Unified All-Russian Sports Classification (Единая всероссийская спортивная классификация) is a system which regulates the Russian physical education system requirements for both athletes and coaches.

==History==
In the Soviet period Unified Sports Classification System of the USSR (Единая Всесоюзная спортивная классификация) existed. Several Warsaw Pact states developed their own versions of the system. Russia, other post-Soviet republics, and allied states have continued their own versions of the system.

The first Unified Sports Classification System in modern Russia was introduced in 1994, it was designed for the period until 1996. For summer sports, the USCS 2014–2017 is in effect, for winter sports the USCS 2015–2018.

The USCS is the only regulatory document that determines the procedure for assigning official sports titles and ranks and the requirements for athletes applying for these titles. The USCS is formed in accordance with the All-Russian Register of Sports and the list of sports recognized by the Ministry of Sports of the Russian Federation.

The USCS defines the standards that an athlete must meet to receive a title. The EVSK also establishes the conditions under which these standards must be met: the level of competition, the qualifications of judges, the level of opponents. The requirements are set individually for each sport, taking into account both its specifics and the level of development of this sport in the Russian Federation.

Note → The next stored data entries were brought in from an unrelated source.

Context: an optimization exercise on an open-source flow, tuned for small area, a short achievable clock period and few clock cycles. The choices shown serve that exercise and are no tape-out recipe. Only simulation tests tie the RTL to the original design; equivalence was not proved. Power figures rest on the tool's default switching activity, not on a simulated workload.

<file path="flow/config.mk">
export PLATFORM = sky130hd
export DESIGN_NAME = wordstuf_core
export DESIGN_NICKNAME = wordstuf_core
export VERILOG_FILES = /design/flow/design.v
export SDC_FILE = /design/flow/constraint.sdc
export NUM_CORES = 4
export LEC_CHECK = 0
export CAP_MARGIN = 20
export CORE_MARGIN = 2
export CORE_UTILIZATION = 40
export SLEW_MARGIN = 20
</file>
Source: an optimization exercise on an open RTL-to-GDS flow (aim: small area, a short achievable clock period and few clock cycles). Production flows keep margins and buffers that such runs may drop. No run shown here included a check of the RTL's function; only the layout flow was run. Power is estimated from default activity; no workload was simulated.

**config.mk**
```make
export PLATFORM = sky130hd
export DESIGN_NAME = coin_wallet
export DESIGN_NICKNAME = coin_wallet
export VERILOG_FILES = /design/flow/design.v
export SDC_FILE = /design/flow/constraint.sdc
export NUM_CORES = 4
export LEC_CHECK = 0
export ABC_AREA = 1
export CAP_MARGIN = 20
export CORE_MARGIN = 2
export CORE_UTILIZATION = 40
export SLEW_MARGIN = 20
```
**constraint.sdc**
```tcl
create_clock -name core_clock -period 8.0 [get_ports {clk}]
set_input_delay 1.6000 -clock core_clock [delete_from_list [all_inputs] [get_ports {clk}]]
set_output_delay 1.6000 -clock core_clock [all_outputs]
set_load 0.01 [all_outputs]
```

The USCS is developed and adopted for a period of four years. Several editions of the USCS may be in effect simultaneously if they define requirements for different sports.
A new sports title called Merited Master of Sport of Russia was created by the Russian government in 2007 to replace the previous one.

==Athletes==
The classification was established in 1935 and was based on separate classifications, which existed for several sports disciplines before. Starting in 1949, it was revised every four years, the period, which corresponded to the Olympic cycle, to reflect new standards for the physical training. The document contained test standards, principles and conditions, necessary for the conferment of sports ranks and titles, for all sports, cultivated in the USSR.
As of the 1970s, there were following ranks for athletes of the USSR (listed in descending order of value):
- Merited Master of Sport of the USSR, (заслуженный мастер спорта СССР, abbreviated as "змс", sometimes translated as Honoured Master of Sport of the USSR), equates to international champion who has made valuable contributions to the sport
- Master of Sport of the USSR, International Class (мастер спорта СССР международного класса; abbreviated as "мсмк"), equates to international champion
- Master of Sport of the USSR (мастер спорта СССР; abbreviated as "мс"), equates to national champion
- Candidate for Master of Sport of the USSR (кандидат в мастера спорта СССР; abbreviated as "кмс"), equates to nationally ranked player
- First-Class Sportsman (спортсмен 1-го разряда), equates to regional champion
- Second-Class Sportsman (спортсмен 2-го разряда), equates to state champion
- Third-Class Sportsman (спортсмен 3-го разряда), equates to city champion
- First-Class Junior Sportsman (спортсмен 1-го юношеского разряда)
- Second-Class Junior Sportsman (спортсмен 2-го юношеского разряда)
- Third-Class Junior Sportsman (спортсмен 3-го юношеского разряда)

Each of these titles was awarded only for results on the official competitions. Athletes who qualified for the rank were awarded a badge with serial number.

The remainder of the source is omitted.